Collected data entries
=== Begin Enclosure ===
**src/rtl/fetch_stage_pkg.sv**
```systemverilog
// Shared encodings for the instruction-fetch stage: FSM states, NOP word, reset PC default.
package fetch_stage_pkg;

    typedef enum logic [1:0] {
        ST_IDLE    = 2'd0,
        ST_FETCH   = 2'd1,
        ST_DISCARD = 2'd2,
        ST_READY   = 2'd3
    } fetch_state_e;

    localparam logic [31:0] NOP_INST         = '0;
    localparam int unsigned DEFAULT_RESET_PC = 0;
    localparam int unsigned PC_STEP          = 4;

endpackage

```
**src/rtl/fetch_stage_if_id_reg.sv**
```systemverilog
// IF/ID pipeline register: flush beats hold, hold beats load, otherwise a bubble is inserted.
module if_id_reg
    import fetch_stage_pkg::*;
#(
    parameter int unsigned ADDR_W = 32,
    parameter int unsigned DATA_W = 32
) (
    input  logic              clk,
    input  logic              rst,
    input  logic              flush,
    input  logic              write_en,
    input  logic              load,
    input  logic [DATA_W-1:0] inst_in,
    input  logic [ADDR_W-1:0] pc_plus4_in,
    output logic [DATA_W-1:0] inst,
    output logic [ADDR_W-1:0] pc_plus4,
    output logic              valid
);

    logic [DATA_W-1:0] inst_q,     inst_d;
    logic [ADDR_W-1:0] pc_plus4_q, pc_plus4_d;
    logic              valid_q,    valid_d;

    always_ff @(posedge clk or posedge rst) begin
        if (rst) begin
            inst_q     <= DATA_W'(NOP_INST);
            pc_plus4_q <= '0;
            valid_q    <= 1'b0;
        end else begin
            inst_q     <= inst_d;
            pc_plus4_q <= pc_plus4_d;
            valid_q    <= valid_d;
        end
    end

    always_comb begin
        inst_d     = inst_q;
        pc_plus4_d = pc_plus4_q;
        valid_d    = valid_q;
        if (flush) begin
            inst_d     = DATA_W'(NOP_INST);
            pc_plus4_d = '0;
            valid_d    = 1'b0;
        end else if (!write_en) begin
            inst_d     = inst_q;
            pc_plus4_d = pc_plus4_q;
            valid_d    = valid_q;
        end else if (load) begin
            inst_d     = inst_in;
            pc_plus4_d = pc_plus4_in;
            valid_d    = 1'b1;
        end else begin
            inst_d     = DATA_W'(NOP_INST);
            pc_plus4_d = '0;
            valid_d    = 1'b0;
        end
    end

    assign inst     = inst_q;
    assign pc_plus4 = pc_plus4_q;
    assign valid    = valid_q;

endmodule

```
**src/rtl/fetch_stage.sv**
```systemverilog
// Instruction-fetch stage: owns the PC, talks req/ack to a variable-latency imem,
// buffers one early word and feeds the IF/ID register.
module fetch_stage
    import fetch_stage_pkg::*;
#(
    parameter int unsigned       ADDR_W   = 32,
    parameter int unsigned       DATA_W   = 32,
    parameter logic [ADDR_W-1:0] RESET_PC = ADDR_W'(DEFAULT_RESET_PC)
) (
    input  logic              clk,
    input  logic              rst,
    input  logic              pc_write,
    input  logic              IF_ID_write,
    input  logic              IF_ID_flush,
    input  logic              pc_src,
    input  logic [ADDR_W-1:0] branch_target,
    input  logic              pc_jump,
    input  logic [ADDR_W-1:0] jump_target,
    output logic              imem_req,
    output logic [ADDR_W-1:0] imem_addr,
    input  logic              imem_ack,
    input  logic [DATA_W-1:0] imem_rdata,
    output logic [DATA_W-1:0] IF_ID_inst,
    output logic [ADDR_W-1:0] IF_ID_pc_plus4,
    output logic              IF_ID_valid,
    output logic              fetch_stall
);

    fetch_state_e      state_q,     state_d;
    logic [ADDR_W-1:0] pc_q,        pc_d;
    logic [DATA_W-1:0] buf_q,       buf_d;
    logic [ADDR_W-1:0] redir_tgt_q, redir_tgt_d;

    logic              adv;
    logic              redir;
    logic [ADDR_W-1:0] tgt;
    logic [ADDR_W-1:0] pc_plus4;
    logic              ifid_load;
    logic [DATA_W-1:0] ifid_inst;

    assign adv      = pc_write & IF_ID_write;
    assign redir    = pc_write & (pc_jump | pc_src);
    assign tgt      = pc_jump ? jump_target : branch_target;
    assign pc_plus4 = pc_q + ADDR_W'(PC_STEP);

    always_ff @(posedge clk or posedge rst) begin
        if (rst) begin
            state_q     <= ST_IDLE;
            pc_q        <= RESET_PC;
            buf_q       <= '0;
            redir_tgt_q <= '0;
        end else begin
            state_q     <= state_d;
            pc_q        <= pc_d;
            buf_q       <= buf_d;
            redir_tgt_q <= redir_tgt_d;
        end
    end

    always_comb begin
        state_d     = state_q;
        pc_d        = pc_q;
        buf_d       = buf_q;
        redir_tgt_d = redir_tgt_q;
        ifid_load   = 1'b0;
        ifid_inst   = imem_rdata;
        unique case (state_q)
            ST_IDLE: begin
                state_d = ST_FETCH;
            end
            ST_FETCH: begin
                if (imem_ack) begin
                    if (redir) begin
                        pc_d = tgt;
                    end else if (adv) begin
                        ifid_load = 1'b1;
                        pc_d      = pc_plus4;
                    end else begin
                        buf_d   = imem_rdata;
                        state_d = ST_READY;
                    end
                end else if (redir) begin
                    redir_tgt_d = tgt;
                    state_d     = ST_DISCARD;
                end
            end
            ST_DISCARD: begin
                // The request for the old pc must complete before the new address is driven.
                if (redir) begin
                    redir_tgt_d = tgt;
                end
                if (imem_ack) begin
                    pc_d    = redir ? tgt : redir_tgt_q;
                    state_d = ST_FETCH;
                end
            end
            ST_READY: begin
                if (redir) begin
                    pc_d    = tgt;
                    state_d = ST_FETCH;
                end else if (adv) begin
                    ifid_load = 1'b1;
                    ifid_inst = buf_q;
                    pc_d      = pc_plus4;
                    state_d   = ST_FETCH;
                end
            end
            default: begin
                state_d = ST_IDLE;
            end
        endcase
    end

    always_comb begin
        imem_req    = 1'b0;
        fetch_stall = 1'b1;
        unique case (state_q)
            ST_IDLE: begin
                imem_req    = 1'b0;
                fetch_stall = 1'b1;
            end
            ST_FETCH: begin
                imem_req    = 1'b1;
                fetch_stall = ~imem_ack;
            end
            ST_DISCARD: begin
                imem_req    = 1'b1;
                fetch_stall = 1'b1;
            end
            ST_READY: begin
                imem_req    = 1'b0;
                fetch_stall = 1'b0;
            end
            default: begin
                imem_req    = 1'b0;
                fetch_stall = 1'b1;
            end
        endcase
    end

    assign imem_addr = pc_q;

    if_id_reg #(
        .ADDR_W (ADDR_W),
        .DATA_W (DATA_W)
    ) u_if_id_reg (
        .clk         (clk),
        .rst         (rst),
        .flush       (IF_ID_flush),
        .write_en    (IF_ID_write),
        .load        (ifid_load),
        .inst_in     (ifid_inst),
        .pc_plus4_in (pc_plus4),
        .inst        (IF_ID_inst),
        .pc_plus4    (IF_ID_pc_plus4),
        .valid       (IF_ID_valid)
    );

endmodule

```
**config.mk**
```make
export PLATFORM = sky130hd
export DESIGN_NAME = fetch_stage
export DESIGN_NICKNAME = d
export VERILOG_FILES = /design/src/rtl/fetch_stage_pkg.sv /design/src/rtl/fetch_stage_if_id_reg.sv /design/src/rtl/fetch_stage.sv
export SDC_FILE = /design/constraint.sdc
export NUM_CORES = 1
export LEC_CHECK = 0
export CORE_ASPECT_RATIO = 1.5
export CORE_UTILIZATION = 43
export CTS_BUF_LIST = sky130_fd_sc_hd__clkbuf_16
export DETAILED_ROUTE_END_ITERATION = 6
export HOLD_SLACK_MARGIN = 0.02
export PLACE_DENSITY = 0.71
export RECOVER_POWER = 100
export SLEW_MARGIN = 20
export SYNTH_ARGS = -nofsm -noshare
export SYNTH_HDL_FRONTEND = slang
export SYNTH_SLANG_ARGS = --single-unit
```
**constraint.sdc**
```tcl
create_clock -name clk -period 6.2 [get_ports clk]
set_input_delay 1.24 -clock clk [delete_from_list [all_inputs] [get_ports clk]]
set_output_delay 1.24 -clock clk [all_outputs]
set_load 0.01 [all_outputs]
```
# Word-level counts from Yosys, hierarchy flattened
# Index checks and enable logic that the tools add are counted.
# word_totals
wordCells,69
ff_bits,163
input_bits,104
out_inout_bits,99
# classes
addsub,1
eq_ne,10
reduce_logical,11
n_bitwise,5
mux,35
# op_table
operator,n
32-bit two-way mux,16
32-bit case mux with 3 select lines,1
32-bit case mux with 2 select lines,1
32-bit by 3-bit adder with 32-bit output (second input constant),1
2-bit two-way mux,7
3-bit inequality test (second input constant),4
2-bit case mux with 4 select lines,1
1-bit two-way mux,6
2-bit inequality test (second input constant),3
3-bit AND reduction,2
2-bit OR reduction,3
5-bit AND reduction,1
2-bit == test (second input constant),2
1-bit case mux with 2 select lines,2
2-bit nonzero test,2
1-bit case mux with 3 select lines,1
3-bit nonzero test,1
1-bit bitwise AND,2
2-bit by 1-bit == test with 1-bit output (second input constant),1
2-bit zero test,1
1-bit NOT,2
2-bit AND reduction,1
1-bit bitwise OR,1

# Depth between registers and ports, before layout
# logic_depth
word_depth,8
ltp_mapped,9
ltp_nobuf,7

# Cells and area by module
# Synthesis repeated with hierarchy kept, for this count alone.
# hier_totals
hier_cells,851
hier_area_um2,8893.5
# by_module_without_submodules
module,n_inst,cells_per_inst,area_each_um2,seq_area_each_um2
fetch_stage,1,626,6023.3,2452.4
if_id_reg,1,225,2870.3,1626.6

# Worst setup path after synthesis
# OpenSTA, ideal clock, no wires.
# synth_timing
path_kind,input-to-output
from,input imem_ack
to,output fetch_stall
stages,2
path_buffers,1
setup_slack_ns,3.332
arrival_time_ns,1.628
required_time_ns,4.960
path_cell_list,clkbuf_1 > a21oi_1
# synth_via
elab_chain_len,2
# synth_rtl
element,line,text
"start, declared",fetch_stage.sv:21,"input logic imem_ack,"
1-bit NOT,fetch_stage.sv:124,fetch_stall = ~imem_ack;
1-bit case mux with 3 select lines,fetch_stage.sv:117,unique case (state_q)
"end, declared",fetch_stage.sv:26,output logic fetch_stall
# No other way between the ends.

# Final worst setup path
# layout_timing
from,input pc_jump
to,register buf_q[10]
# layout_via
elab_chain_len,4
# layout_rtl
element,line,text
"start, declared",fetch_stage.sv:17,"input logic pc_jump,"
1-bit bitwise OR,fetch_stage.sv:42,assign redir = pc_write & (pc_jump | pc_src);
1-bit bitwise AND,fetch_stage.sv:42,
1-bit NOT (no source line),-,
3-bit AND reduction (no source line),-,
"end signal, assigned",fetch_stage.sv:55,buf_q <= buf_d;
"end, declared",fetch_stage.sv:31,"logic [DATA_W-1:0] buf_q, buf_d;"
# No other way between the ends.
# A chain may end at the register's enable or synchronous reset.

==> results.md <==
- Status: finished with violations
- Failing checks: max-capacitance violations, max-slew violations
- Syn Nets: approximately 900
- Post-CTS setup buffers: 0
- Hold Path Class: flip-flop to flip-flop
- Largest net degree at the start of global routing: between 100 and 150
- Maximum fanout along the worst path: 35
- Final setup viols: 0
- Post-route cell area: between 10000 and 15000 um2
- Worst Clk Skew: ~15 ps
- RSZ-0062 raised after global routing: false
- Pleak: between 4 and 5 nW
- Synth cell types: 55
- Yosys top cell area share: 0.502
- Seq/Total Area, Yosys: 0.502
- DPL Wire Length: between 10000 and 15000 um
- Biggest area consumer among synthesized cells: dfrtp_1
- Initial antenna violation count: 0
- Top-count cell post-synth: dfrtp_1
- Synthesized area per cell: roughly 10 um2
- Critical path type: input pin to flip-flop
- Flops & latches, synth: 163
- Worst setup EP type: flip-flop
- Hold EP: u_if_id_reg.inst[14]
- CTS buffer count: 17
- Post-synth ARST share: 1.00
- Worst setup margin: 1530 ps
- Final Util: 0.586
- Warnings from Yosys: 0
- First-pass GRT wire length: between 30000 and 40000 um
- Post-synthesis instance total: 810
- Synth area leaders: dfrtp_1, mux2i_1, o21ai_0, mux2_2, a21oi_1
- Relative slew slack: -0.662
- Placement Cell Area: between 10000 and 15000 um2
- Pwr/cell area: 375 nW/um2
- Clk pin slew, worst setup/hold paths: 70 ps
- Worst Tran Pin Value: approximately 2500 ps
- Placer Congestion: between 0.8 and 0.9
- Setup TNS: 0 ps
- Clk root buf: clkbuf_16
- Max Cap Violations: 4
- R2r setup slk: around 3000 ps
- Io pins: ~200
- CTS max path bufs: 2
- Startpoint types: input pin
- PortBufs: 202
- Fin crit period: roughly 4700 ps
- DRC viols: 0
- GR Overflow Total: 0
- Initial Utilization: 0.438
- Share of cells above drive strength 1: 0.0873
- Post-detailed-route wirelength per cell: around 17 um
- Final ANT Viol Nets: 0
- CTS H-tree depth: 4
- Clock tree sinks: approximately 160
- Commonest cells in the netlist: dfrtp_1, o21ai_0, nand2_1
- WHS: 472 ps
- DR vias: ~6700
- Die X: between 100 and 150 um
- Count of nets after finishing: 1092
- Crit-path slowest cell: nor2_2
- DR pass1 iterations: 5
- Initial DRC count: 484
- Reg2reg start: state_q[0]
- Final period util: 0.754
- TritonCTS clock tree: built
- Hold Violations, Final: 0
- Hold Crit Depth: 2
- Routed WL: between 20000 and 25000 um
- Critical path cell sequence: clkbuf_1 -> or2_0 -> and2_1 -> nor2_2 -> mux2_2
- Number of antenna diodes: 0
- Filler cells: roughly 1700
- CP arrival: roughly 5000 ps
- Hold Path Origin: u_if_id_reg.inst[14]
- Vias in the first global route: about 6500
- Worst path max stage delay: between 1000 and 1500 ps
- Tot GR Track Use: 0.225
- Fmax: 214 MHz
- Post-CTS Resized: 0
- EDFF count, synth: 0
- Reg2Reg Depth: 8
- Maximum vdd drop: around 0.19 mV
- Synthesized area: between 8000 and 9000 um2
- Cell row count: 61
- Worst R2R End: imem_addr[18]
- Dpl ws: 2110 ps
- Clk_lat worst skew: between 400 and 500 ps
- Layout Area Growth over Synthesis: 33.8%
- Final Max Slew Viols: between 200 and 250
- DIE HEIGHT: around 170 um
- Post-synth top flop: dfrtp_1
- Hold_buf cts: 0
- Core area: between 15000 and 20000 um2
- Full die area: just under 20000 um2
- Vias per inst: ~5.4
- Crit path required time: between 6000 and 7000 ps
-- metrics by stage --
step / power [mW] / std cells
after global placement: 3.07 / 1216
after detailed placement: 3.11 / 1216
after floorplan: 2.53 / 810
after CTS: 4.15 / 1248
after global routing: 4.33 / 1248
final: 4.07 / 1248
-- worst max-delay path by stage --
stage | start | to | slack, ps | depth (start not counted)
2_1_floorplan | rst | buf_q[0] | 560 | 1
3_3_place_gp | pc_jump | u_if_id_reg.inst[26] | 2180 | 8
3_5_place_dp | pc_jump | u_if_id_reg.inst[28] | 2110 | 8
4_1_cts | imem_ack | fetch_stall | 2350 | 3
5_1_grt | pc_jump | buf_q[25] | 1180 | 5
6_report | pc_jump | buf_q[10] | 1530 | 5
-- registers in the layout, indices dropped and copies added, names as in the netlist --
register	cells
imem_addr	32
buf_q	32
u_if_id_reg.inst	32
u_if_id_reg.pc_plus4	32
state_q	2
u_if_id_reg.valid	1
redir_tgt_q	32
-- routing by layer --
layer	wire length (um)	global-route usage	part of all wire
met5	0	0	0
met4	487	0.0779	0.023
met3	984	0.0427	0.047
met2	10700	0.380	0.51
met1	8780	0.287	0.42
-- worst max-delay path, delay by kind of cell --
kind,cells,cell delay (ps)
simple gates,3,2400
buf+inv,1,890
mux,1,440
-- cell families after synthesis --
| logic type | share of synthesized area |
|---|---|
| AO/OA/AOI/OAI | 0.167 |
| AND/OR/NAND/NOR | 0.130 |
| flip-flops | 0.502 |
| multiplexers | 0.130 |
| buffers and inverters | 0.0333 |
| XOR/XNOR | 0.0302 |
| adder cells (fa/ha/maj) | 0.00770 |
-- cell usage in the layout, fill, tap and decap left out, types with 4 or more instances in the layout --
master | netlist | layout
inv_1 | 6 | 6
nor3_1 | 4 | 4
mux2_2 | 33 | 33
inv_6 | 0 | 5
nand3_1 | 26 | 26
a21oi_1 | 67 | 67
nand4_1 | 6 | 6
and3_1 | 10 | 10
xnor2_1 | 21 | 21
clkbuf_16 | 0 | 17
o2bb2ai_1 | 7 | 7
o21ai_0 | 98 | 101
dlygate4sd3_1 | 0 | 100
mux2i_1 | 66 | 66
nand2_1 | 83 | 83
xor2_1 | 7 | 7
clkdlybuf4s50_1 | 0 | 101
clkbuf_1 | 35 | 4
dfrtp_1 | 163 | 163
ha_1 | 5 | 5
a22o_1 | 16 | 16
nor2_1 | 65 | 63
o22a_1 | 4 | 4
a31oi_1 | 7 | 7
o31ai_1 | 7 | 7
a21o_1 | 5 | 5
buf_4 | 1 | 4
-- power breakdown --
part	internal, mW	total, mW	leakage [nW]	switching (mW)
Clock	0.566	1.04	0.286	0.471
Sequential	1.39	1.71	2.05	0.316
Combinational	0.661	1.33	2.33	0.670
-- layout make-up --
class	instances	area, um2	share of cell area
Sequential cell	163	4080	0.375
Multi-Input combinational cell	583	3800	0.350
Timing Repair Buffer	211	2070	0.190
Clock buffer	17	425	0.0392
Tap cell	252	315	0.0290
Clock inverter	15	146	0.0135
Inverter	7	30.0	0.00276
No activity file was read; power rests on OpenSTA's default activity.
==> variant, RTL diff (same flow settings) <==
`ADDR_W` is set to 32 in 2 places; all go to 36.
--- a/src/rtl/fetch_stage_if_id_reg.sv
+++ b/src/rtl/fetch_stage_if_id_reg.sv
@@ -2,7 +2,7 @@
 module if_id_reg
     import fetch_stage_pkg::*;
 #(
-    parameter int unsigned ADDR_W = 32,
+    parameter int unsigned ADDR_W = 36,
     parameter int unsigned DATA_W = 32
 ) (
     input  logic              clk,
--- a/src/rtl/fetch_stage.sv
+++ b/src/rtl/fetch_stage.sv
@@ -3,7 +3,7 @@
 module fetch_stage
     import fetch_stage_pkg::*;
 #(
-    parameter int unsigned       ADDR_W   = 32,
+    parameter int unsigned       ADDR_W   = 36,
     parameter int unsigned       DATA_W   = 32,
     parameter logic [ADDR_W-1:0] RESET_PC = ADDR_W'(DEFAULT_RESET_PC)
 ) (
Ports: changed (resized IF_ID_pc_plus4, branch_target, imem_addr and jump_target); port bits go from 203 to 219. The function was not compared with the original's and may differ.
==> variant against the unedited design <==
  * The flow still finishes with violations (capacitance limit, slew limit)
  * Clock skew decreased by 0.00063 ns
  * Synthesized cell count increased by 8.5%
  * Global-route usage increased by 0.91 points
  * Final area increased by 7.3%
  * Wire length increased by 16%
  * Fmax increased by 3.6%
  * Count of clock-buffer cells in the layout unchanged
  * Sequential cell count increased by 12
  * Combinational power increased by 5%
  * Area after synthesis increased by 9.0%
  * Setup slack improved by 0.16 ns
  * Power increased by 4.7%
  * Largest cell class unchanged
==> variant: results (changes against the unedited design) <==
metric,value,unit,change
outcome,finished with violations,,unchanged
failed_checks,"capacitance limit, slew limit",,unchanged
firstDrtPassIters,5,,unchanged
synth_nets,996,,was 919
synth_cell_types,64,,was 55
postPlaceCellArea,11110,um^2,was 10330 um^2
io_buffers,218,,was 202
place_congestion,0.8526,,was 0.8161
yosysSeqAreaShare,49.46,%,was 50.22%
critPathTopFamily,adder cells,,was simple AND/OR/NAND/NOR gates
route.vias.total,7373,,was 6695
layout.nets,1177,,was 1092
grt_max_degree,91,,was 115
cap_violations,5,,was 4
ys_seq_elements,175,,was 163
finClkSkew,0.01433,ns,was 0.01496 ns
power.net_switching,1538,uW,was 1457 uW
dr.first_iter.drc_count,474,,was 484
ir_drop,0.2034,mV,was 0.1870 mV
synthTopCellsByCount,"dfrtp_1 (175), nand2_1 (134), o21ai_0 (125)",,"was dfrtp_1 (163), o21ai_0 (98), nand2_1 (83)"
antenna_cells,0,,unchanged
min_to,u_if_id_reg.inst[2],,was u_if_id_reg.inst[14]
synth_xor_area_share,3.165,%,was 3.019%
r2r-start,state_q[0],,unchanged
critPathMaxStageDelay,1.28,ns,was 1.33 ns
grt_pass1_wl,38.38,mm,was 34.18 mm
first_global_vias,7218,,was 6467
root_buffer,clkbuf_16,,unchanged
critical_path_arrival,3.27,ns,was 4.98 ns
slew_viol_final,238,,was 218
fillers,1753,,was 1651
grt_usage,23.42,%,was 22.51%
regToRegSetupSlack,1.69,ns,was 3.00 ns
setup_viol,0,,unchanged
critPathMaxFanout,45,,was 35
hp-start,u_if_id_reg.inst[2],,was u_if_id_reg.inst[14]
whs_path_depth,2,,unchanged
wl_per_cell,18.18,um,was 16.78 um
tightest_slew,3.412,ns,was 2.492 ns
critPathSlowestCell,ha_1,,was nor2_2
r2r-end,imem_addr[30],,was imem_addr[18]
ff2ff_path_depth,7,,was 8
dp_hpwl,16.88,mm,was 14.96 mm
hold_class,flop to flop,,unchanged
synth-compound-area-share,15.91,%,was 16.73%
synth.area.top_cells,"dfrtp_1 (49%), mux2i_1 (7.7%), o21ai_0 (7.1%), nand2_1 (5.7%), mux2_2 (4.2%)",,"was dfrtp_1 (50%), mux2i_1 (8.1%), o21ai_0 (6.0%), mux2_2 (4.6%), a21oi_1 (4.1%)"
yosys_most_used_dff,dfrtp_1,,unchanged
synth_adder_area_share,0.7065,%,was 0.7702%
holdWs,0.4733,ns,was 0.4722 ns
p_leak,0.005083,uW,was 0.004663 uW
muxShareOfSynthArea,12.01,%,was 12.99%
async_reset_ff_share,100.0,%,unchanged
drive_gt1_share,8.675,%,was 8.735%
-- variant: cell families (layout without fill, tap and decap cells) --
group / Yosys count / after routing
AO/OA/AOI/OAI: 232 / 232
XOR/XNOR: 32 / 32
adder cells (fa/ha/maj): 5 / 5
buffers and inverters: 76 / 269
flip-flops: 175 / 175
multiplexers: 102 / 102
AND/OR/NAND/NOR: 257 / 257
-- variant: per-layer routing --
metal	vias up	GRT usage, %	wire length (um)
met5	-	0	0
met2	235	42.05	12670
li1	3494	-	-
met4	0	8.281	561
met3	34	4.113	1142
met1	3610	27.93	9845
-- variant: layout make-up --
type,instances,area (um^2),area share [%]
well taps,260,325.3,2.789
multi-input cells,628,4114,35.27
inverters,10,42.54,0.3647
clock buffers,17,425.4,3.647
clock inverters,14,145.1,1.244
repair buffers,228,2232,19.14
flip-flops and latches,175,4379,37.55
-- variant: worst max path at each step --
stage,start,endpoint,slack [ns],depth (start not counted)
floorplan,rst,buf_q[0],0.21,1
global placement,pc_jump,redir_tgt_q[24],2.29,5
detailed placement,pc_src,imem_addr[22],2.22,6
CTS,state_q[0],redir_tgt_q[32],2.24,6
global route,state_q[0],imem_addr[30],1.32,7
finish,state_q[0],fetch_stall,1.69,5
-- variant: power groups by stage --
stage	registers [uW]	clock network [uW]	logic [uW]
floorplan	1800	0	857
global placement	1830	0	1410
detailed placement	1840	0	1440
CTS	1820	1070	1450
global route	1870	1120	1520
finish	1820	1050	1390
=== End Enclosure ===
→ **DIRECTIONS FOR THIS TASK**
Given the data above, transcribe exactly the lines from the one containing "increased by 7.3%" down to the one containing "ir_drop,0.2034,mV,was 0.1870 mV", and no others.

→ **RESPONSE AREA**
  * Final area increased by 7.3%
  * Wire length increased by 16%
  * Fmax increased by 3.6%
  * Count of clock-buffer cells in the layout unchanged
  * Sequential cell count increased by 12
  * Combinational power increased by 5%
  * Area after synthesis increased by 9.0%
  * Setup slack improved by 0.16 ns
  * Power increased by 4.7%
  * Largest cell class unchanged
==> variant: results (changes against the unedited design) <==
metric,value,unit,change
outcome,finished with violations,,unchanged
failed_checks,"capacitance limit, slew limit",,unchanged
firstDrtPassIters,5,,unchanged
synth_nets,996,,was 919
synth_cell_types,64,,was 55
postPlaceCellArea,11110,um^2,was 10330 um^2
io_buffers,218,,was 202
place_congestion,0.8526,,was 0.8161
yosysSeqAreaShare,49.46,%,was 50.22%
critPathTopFamily,adder cells,,was simple AND/OR/NAND/NOR gates
route.vias.total,7373,,was 6695
layout.nets,1177,,was 1092
grt_max_degree,91,,was 115
cap_violations,5,,was 4
ys_seq_elements,175,,was 163
finClkSkew,0.01433,ns,was 0.01496 ns
power.net_switching,1538,uW,was 1457 uW
dr.first_iter.drc_count,474,,was 484
ir_drop,0.2034,mV,was 0.1870 mV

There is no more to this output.